Popping the SaaS Bubble or Sour Grapes?

September 18, 2008 at 8:16 am | Posted in SaaS | 3 Comments

Lawson Software CEO Harry Debes has proudly proclaimed the impending collapse of SaaS (and the stock price of his SaaS rival Salesforce.com) in an interview with ZDNet Asia (“SaaS industry ‘will collapse’ in two years“).

First, it needs to be noted that Mr. Debes seems to be talking exclusively about the CRM and ERP SaaS market since those are his only talking points.  That overlooks the applicability of SaaS to many other domains such as web conferencing, web analytics, and e-mail where it is undeniably having an impact.  I say “undeniably” because I just ran a survey on SaaS along with Ziff-Davis Enterprise that shows what Mr. Debes is missing.

So, let’s go through some of Mr. Debes’ great quotes from this article to justify his assertion that SaaS will die out in 2 years and see where the survey results can shed some light:

The first time, it was called ‘service bureaux’. The second time, it was ‘application service providers’, and now it’s called ‘SaaS’.  But it’s pretty much the same thing, and my prediction is that it’ll go the same way as the other two have gone: nowhere.

To start with, Mr. Debes is ignoring the fact that a sizable SaaS segment of his market does exist.  According to our survey, 52% of organizations are using or plan to use SaaS software.  Of those, 24% are using it for CRM and 23% are using it for accounting/billing/finance/tax applications.  Add to that the 10% of organizations who plan to license CRM as SaaS in the next 24 months and 9% more that will license accounting/billing/finance/tax as SaaS and there is clearly a sizable SaaS market right in Lawson’s segment.  As far as the SaaS model in general, 76% of organizations we surveyed agree or strongly agree that their company plans to expand use of SaaS applications.

we offer a hosting service. If the customer pays [over a period of time] through a financing entity, it’s exactly the same [experience] as SaaS.

If Mr. Debes would talk to a few hundred organizations he would find that there are some actual drivers that strongly favor SaaS over conventional software.  When we asked the respondents that were interested in SaaS what appealed to them about the model, it is true that the #1 reason (pushing out the responsibility for maintenance) is also possible through a hosted model.  However, the next 4 reasons in the list lean towards SaaS over hosting (in order: shorter time to rollout, usable anywhere due to internet UI, faster improvement cycles, short-term financial benefits).  They are not exactly the same.

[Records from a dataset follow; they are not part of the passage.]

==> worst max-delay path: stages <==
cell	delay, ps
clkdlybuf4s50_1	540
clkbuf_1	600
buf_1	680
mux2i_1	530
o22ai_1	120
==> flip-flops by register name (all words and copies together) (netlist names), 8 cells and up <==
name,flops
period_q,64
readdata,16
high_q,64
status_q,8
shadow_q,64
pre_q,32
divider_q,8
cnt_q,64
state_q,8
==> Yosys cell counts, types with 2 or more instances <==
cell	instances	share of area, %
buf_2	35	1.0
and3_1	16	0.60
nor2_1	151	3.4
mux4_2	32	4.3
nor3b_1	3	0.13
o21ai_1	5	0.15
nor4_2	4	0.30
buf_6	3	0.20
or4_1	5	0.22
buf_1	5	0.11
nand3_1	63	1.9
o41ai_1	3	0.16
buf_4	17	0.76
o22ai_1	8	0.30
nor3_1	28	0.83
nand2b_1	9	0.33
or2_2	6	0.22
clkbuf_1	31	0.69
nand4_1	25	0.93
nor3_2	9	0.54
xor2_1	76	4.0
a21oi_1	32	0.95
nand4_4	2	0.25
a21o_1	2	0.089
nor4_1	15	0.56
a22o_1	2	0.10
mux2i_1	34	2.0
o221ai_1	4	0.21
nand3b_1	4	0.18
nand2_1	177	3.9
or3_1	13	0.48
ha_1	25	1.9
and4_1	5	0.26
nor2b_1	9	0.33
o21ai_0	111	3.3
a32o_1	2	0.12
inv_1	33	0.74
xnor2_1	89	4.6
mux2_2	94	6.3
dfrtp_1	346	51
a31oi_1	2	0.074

Even from the vendor’s point of view I think Mr. Debes is also missing some of the benefits of getting out of a spiky revenue model that depends on getting your customers to upgrade every few years.  Microsoft has done spectacularly well with that model, but buyers and vendors seem to be reaching a fatigue point and buyers are proving slower and need more convincing to upgrade each version.  This dynamic will slowly alter the buying model over time.

“People are stupid. History has shown it repeats itself, and people make the same mistakes” (Mr. Debes when asked whether people – presumably his competition and buyers – won’t learn from past SaaS mistakes)

Kudos for a straightforward, no spin answer, but hearing a CEO severely underestimate his competition and customers for no better reason than that they are stupid and won’t learn from past mistakes does not inspire confidence.

traditional software is like cocaine — you’re hooked. It’s too difficult and expensive to switch providers once you’ve invested in one.

Well, that’s just a wonderful endorsement.  Keep in mind that he’s comparing his company’s model to dealing cocaine in a positive way.  I can see his competition fighting back with new SaaS slogans now: “Just say NO! to the high exit costs of conventional software …” (apologies to Nancy Reagan).

Salesforce.com just has average to below-average profitability … One day Salesforce.com will not deliver its growth projections, and its stock price will tumble in a big hurry. Then, the rest of the [SaaS] industry will collapse.

Mr. Debes’ implication that Salesforce.com (and SaaS by proxy) is just a bubble that he can help burst is off base.  Clearly Salesforce.com is addressing a new market for CRM software with a different delivery model that was not being tapped into with conventional software.  A firm should be rewarded by the market for finding a new market, particularly one that still has legs.  I’m no stock analyst and can’t justify Salesforce.com being so far above Lawson, but Salesforce.com is no bubble either.  Salesforce.com runs a lower margin business (5% EBITD in 2008 compared to 11% for Lawson), but respondents to our survey reported lower prices and operating costs for buyers of SaaS, showing that much of this savings is going to the customer.  Revenue for the past 3 years has been on a steady increase (on par with Lawson’s) and cash flow in 2008 has been good.  This isn’t the income statement and balance sheet of a stock built on speculation or hope for a buyout.